The following article is the opinion of Michael Kirkman, the Executive Director of Disability Rights Ohio. What are your thoughts on this situation? Please feel free to comment below.
As explained by The Dispatch in its series, “Unguarded: A Dispatch Investigation,” there are many concerns with the guardianship system in Ohio. People with disabilities who are placed under guardianship usually are able to make some choices for themselves.
There is little oversight of guardians or protections for wards. Once guardianship is put in place, a person is unlikely to regain his or her rights. The lack of oversight leads to an increase in abuse, neglect, exploitation and other serious rights violations.
But the problem is that an Ohio guardianship “system” doesn’t exist. Guardianship is an ancient form of protection for orphans and unmarried women that dates to early feudal England. In more recent times, it became a private matter that was used by families to take care of loved ones or, rarely, a lawyer (or banker, or both) would be appointed to manage a large estate.
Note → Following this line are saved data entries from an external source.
== try-maple ==
==> flow/design.v <==
module FIR_low_pass_filter(
	input clk,
	input rst,
	input [7:0]FIR_IN,
	output reg [16:0]FIR_OUT
);
reg[7:0] delay_pipeline1;
reg[7:0] delay_pipeline2;
reg[7:0] delay_pipeline3;
reg[7:0] delay_pipeline4;
reg[7:0] delay_pipeline5;
reg[7:0] delay_pipeline6;
reg[7:0] delay_pipeline7;
reg[7:0] delay_pipeline8;
reg[7:0] delay_pipeline9;
wire[7:0] coeff1 = 8'd7;	 
wire[7:0] coeff2 = 8'd5;
wire[7:0] coeff3 = 8'd51;
wire[7:0] coeff4 = 8'd135;
wire[7:0] coeff5 = 8'd179;
wire[7:0] coeff6 = 8'd135;
wire[7:0] coeff7 = 8'd51;
wire[7:0] coeff8 = 8'd5;
wire[7:0] coeff9 = 8'd7;
reg signed [16:0] multi_data1 ; 
reg signed [16:0] multi_data2 ;
reg signed [16:0] multi_data3 ;
reg signed [16:0] multi_data4 ;
reg signed [16:0] multi_data5 ;
reg signed [16:0] multi_data6 ;
reg signed [16:0] multi_data7 ;
reg signed [16:0] multi_data8 ;
reg signed [16:0] multi_data9 ;
always@(posedge clk or negedge rst)
if(!rst)
begin
	delay_pipeline1 <= 8'b0 ;
	delay_pipeline2 <= 8'b0 ;
	delay_pipeline3 <= 8'b0 ;
	delay_pipeline4 <= 8'b0 ;
	delay_pipeline5 <= 8'b0 ;
	delay_pipeline6 <= 8'b0 ;
	delay_pipeline7 <= 8'b0 ;
	delay_pipeline8 <= 8'b0 ;
	delay_pipeline9 <= 8'b0 ;
end
else
begin
	delay_pipeline1 <= FIR_IN;
	delay_pipeline2 <= delay_pipeline1 ;
	delay_pipeline3 <= delay_pipeline2 ;
	delay_pipeline4 <= delay_pipeline3 ;
	delay_pipeline5 <= delay_pipeline4 ;
	delay_pipeline6 <= delay_pipeline5 ;
	delay_pipeline7 <= delay_pipeline6 ;
	delay_pipeline8 <= delay_pipeline7 ;
	delay_pipeline9 <= delay_pipeline8 ;
end
always@(posedge clk or negedge rst)  
	if(!rst)
		multi_data1 <= 17'b0 ;
	else
		multi_data1 <= delay_pipeline1*coeff1 ;
always@(posedge clk or negedge rst)  
	if(!rst)
		multi_data2 <= 17'b0 ;
	else
		multi_data2 <= delay_pipeline2*coeff2 ;
always@(posedge clk or negedge rst)  
	if(!rst)
		multi_data3 <= 17'b0 ;
	else
		multi_data3 <= delay_pipeline3*coeff3 ;
always@(posedge clk or negedge rst)  
	if(!rst)
		multi_data4 <= 17'b0 ;
	else
		multi_data4 <= delay_pipeline4*coeff4 ;
always@(posedge clk or negedge rst)  
	if(!rst)
		multi_data5 <= 17'b0 ;
	else
		multi_data5 <= delay_pipeline5*coeff5 ;
always@(posedge clk or negedge rst)  
	if(!rst)
		multi_data6 <= 17'b0 ;
	else
		multi_data6 <= delay_pipeline6*coeff6 ;
always@(posedge clk or negedge rst)  
	if(!rst)
		multi_data7 <= 17'b0 ;
	else
		multi_data7 <= delay_pipeline7*coeff7 ;
always@(posedge clk or negedge rst)  
	if(!rst)
		multi_data8 <= 17'b0 ;
	else
		multi_data8 <= delay_pipeline8*coeff8 ;
always@(posedge clk or negedge rst)  
	if(!rst)
		multi_data9 <= 17'b0 ;
	else
		multi_data9 <= delay_pipeline9*coeff9 ;
always@(posedge clk or negedge rst)
	if(!rst)
		FIR_OUT <= 16'b0 ;
	else
		FIR_OUT <= multi_data1 + multi_data2 + multi_data3 + multi_data4 +multi_data5 + multi_data6 + multi_data7 + multi_data8 + multi_data9 ;
endmodule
Now, guardianship is being used by public entities seeking to provide protection for the individual, or by business relationships, such as nursing homes, to protect their interests. The “system” is really 88 different systems, as probate courts struggle to apply Ohio’s outdated laws to modern circumstances.
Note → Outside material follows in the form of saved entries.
==> v27: inputs <==
## mul
module mul(
    input  wire        clk,
    input  wire        rst,
    input  wire [63:0] lm,
    input  wire [63:0] rm,
    input  wire [1:0]  Data_type,
    output reg  [19:0] mul_out
);
clock: 6.5 ns
lec_check: 0
cap_margin: 20
core_aspect_ratio: 0.5
core_margin: 7
core_utilization: 60
cts_cluster_diameter: 293
cts_cluster_size: 99
hold_slack_margin: -0.09
place_density: 0.76
setup_slack_margin: -0.65
slew_margin: 20
tns_end_percent: 20
run.sh (not shown) runs the stock make flow with config.mk's settings and CLKGATE_MAP_FILE=.
==> v36: changes against v27 <==
CORE_ASPECT_RATIO = default   (was 0.5)
CORE_MARGIN = 2   (was 7)
CORE_UTILIZATION = 57   (was 60)
CTS_CLUSTER_DIAMETER = default   (was 293)
CTS_CLUSTER_SIZE = 35   (was 99)
HOLD_SLACK_MARGIN = default   (was -0.09)
PLACE_DENSITY = default   (was 0.76)
SETUP_SLACK_MARGIN = default   (was -0.65)
TNS_END_PERCENT = default   (was 20)
==> flow/constraint.sdc (replaced) <==
create_clock -name core_clock -period 5.11 [get_ports {clk}]
set_input_delay 1.0220 -clock core_clock [delete_from_list [all_inputs] [get_ports {clk}]]
set_output_delay 1.0220 -clock core_clock [all_outputs]
set_load 0.01 [all_outputs]
==> v38: changes against v27 <==
CORE_ASPECT_RATIO = default   (was 0.5)
CORE_MARGIN = 2   (was 7)
CORE_UTILIZATION = 40   (was 60)
CTS_CLUSTER_DIAMETER = default   (was 293)
CTS_CLUSTER_SIZE = default   (was 99)
HOLD_SLACK_MARGIN = default   (was -0.09)
PLACE_DENSITY = default   (was 0.76)
SETUP_SLACK_MARGIN = default   (was -0.65)
TNS_END_PERCENT = default   (was 20)
==> flow/constraint.sdc (replaced) <==
create_clock -name core_clock -period 6.26 [get_ports {clk}]
set_input_delay 1.2520 -clock core_clock [delete_from_list [all_inputs] [get_ports {clk}]]
set_output_delay 1.2520 -clock core_clock [all_outputs]
set_load 0.01 [all_outputs]
==> impl_metrics.py <==
# Synthesis and PnR figures
metrics = {
    "floorplanning": {
        "die_x_um": 404,
    },
    "critical_path": {
        "r2r_end": "mul_out[18]$_SDFF_PP0_",
        "timing.critical_path.buf_inv": 6,
        "cp_data_arrival_time_ns": 6.56,
        "worstPathRequired_ns": 6.81,
    },
    "detailed_routing": {
        "drt-met1-wl_um": 67200,
    },
    "outcome": {
        "status": "finished clean",
    },
    "pwr": {
        "power_frac_seq_pct": 8.8,
        "seq_power_mw": 1.49,
    },
    "min_path": {
        "holdCritStartpoint": "pp_reg[7][0]$_SDFF_PP0_",
    },
    "global_routing": {
        "grt_first_pass_wirelength_um": 244000,
    },
    "cells_and_area": {
        "non_clock_buffer_count": 552,
        "seq-cell-share_pct": 6.21,
    },
    "placement": {
        "placed_area_um2": 49700,
    },
}
# the run above: v27

==> impl_metrics.py <==
# Synthesis and PnR figures
metrics = {
    "outcome": {
        "status": "finished clean",
    },
    "critical_path": {
        "cp_data_arrival_time_ns": 6.35,
        "r2r_end": "mul_out[16]$_SDFF_PP0_",
    },
    "placement": {
        "placed_area_um2": 52800,
    },
    "cells_and_area": {
        "non_clock_buffer_count": 890,
    },
    "min_path": {
        "holdCritStartpoint": "pp_reg[7][0]$_SDFF_PP0_",
    },
    "pwr": {
        "power_frac_seq_pct": 8.3,
    },
    "detailed_routing": {
        "drt-met1-wl_um": 73300,
    },
    "global_routing": {
        "grt_first_pass_wirelength_um": 248000,
    },
}
# the run above: v38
Some of the problems are larger than the guardianship laws themselves. Ohio’s protective-services laws, which are designed to help elders and people with intellectual and developmental disabilities in these situations, are grossly underfunded and underutilized. Other states have adopted new protective-services and guardianship laws. Those laws recognize that incapacity is fact specific and many times circumstantial and time-limited, and allows the protector or guardian to have specific authority to address the concern.
There are not enough guardians but too many guardianships. Courts and social-service agencies have trouble finding qualified guardians, but many people who are appointed guardians do not, in fact, need one. Person-centered services and supports can help them be independent. People with disabilities are stripped of their rights under the false assumption that they need to be cared for and protected from themselves. There are other options available, including representative payees, authorized representatives, financial power of attorneys and medical power of attorneys, that allow people to have the help that they need while still making choices about their own well-being.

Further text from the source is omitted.